Adriana Lastra,acusa al líder de Vox, Santiago Abascal de ser «fascista».

El PSOE decidió este martes centrar su estrategia en movilizar a sus votantes de cara al 10-N cargando contra la ultraderecha de Vox, hasta el punto de que la número dos del partido, Adriana Lastra, llamó “fascistas” a sus dirigentes.

Durante su intervención en el mitin del PSOE en Gijón, Lastra afirmó que “podemos llamarlos ultraderecha, derecha extrema», pero voy a decirlo claro «son fascistas y al fascismo sólo lo frena este partido, votando el 10-N» para que «vuelva a la cueva de donde nunca debió salir».

Estas palabras precedieron a las del presidente del Gobierno en funciones y candidato a la reelección, Pedro Sánchez, quien abogó por “concentrar todos los votos en el PSOE” para un gobierno fuerte que haga frente a “las barbaridades” de Vox.

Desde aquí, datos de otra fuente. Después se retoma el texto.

## src/rtl/stream_pattern_detector_if.sv

```systemverilog
// Framed one-bit stream into the detector and flagged beats out of it.
interface stream_pattern_detector_if #(
  parameter int CNT_W = 8
);
  logic             inp;
  logic             i_valid;
  logic             i_sop;
  logic             i_eop;
  logic             i_ready;
  logic             o_ready;
  logic             outp;
  logic             o_valid;
  logic             o_sop;
  logic             o_eop;
  logic [CNT_W-1:0] o_count;
  logic             o_err;

  modport slave (
    input  inp, i_valid, i_sop, i_eop, o_ready,
    output i_ready, outp, o_valid, o_sop, o_eop,
    output o_count, o_err
  );

  modport master (
    output inp, i_valid, i_sop, i_eop, o_ready,
    input  i_ready, outp, o_valid, o_sop, o_eop,
    input  o_count, o_err
  );
endinterface

```

## src/rtl/stream_pattern_detector.sv

```systemverilog
// Programmable pattern detector on a framed 1-bit stream,
// with per-packet match count and a 2-entry output buffer.
module stream_pattern_detector #(
  parameter int                 PAT_LEN = 4,
  parameter logic [PAT_LEN-1:0] PATTERN = 4'b1011,
  parameter bit                 OVERLAP = 1'b1,
  parameter int                 CNT_W   = 8
) (
  input logic clk,
  input logic reset_n,
  stream_pattern_detector_if.slave bus
);
  localparam int FW = $clog2(PAT_LEN);
  localparam logic [FW-1:0] FULL = FW'(PAT_LEN - 1);
  localparam logic [CNT_W-1:0] CMAX = '1;

  typedef enum logic {IDLE, IN_PKT} state_t;

  typedef struct packed {
    logic             m;
    logic             sop;
    logic             eop;
    logic [CNT_W-1:0] cnt;
  } beat_t;

  state_t             state_q, state_d;
  logic [PAT_LEN-2:0] hist_q, hist_d;
  logic [FW-1:0]      fill_q, fill_d;
  logic [CNT_W-1:0]   cnt_q, cnt_d;
  logic               err_q, err_d;
  beat_t              head_q, tail_q, nb;
  logic [1:0]         occ_q;
  logic               acc, pop, fwd, match, vld;
  logic [PAT_LEN-1:0] win;

  assign bus.i_ready = reset_n && (occ_q != 2'd2);
  assign acc = bus.i_valid && bus.i_ready;
  assign vld = (occ_q != 2'd0);
  assign pop = vld && bus.o_ready;
  assign win = {hist_q, bus.inp};

  always_comb begin
    state_d = state_q;
    hist_d  = hist_q;
    fill_d  = fill_q;
    cnt_d   = cnt_q;
    err_d   = 1'b0;
    fwd     = 1'b0;
    match   = 1'b0;
    nb      = '0;
    if (acc) begin
      unique case (1'b1)
        bus.i_sop: begin
          // sop always restarts, even one that aborts a packet
          err_d     = (state_q == IN_PKT);
          fwd       = 1'b1;
          hist_d    = '0;
          hist_d[0] = bus.inp;
          fill_d    = FW'(1);
          cnt_d     = '0;
          state_d   = bus.i_eop ? IDLE : IN_PKT;
        end
        !bus.i_sop && state_q == IDLE: begin
          err_d = 1'b1;
        end
        !bus.i_sop && state_q == IN_PKT: begin
          fwd    = 1'b1;
          match  = (fill_q == FULL) && (win == PATTERN);
          hist_d = win[PAT_LEN-2:0];
          if (match) begin
            if (cnt_q != CMAX) cnt_d = cnt_q + 1'b1;
            if (!OVERLAP) fill_d = '0;
          end else if (fill_q != FULL) begin
            fill_d = fill_q + 1'b1;
          end
          if (bus.i_eop) state_d = IDLE;
        end
      endcase
      nb.m   = match;
      nb.sop = bus.i_sop;
      nb.eop = bus.i_eop;
      nb.cnt = bus.i_eop ? cnt_d : '0;
    end
  end

  always_ff @(posedge clk or negedge reset_n) begin
    if (!reset_n) begin
      state_q <= IDLE;
      hist_q  <= '0;
      fill_q  <= '0;
      cnt_q   <= '0;
      err_q   <= 1'b0;
      head_q  <= '0;
      tail_q  <= '0;
      occ_q   <= 2'd0;
    end else begin
      state_q <= state_d;
      hist_q  <= hist_d;
      fill_q  <= fill_d;
      cnt_q   <= cnt_d;
      err_q   <= err_d;
      if (pop && occ_q == 2'd2) head_q <= tail_q;
      if (fwd) begin
        if (occ_q == 2'd0 || (occ_q == 2'd1 && pop)) head_q <= nb;
        else tail_q <= nb;
      end
      occ_q <= occ_q + {1'b0, fwd} - {1'b0, pop};
    end
  end

  assign bus.o_valid = vld;
  assign bus.outp    = vld && head_q.m;
  assign bus.o_sop   = vld && head_q.sop;
  assign bus.o_eop   = vld && head_q.eop;
  assign bus.o_count = vld ? head_q.cnt : '0;
  assign bus.o_err   = err_q;
endmodule

```

## src/flat_wrapper.sv

```systemverilog
// flat-port wrapper written by rule: the top's interface ports become plain ports
module stream_pattern_detector_flat 
#(
  parameter int                 PAT_LEN = 4,
  parameter logic [PAT_LEN-1:0] PATTERN = 4'b1011,
  parameter bit                 OVERLAP = 1'b1,
  parameter int                 CNT_W   = 8
)
  (clk, reset_n, bus_inp, bus_i_valid, bus_i_sop, bus_i_eop, bus_o_ready, bus_i_ready, bus_outp, bus_o_valid, bus_o_sop, bus_o_eop, bus_o_count, bus_o_err);
  stream_pattern_detector_if #(.CNT_W(CNT_W)) bus_i ();
  input logic clk;
  input logic reset_n;
  input wire logic [$bits(bus_i.inp)-1:0] bus_inp;
  input wire logic [$bits(bus_i.i_valid)-1:0] bus_i_valid;
  input wire logic [$bits(bus_i.i_sop)-1:0] bus_i_sop;
  input wire logic [$bits(bus_i.i_eop)-1:0] bus_i_eop;
  input wire logic [$bits(bus_i.o_ready)-1:0] bus_o_ready;
  output wire logic [$bits(bus_i.i_ready)-1:0] bus_i_ready;
  output wire logic [$bits(bus_i.outp)-1:0] bus_outp;
  output wire logic [$bits(bus_i.o_valid)-1:0] bus_o_valid;
  output wire logic [$bits(bus_i.o_sop)-1:0] bus_o_sop;
  output wire logic [$bits(bus_i.o_eop)-1:0] bus_o_eop;
  output wire logic [$bits(bus_i.o_count)-1:0] bus_o_count;
  output wire logic [$bits(bus_i.o_err)-1:0] bus_o_err;
  assign bus_i.inp = bus_inp;
  assign bus_i.i_valid = bus_i_valid;
  assign bus_i.i_sop = bus_i_sop;
  assign bus_i.i_eop = bus_i_eop;
  assign bus_i.o_ready = bus_o_ready;
  assign bus_i_ready = bus_i.i_ready;
  assign bus_outp = bus_i.outp;
  assign bus_o_valid = bus_i.o_valid;
  assign bus_o_sop = bus_i.o_sop;
  assign bus_o_eop = bus_i.o_eop;
  assign bus_o_count = bus_i.o_count;
  assign bus_o_err = bus_i.o_err;
  stream_pattern_detector #(.PAT_LEN(PAT_LEN), .PATTERN(PATTERN), .OVERLAP(OVERLAP), .CNT_W(CNT_W)) u_core (.clk(clk), .reset_n(reset_n), .bus(bus_i));
endmodule
```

Ante más de 2.500 personas, según la Organización, Sánchez resumió que en el debate electoral de anoche se vio a un Santiago Abascal que representa a esa España “en blanco y negro que dejamos atrás” hace más de 40 años “y que no va a volver”; pero que decía “todo tipo de barbaridades”. De hecho, un partido que se dice “constitucionalista se cargó en un ‘plis-plas’ el artículo 2 de la Constitución, exigiendo la supresión de las autonomías», comentó. “Pero lo peor, fue el silencio de Partido Popular y Ciudadanos, porque callaban, no decían nada”, denunció.

Se trata, dijo Sánchez, de una “derecha acobardada ante una ultraderecha agresiva”. Por lo que instó a que, “esa falta de valentía de la derecha, la vamos a demostrar el próximo 10 de noviembre los progresistas” con un “voto mayoritario al PSOE». «Y esa victoria que vamos a saborear de nuevo, va a tener un regusto más positivo e ilusionante en una tierra como es Asturias”, afirmó.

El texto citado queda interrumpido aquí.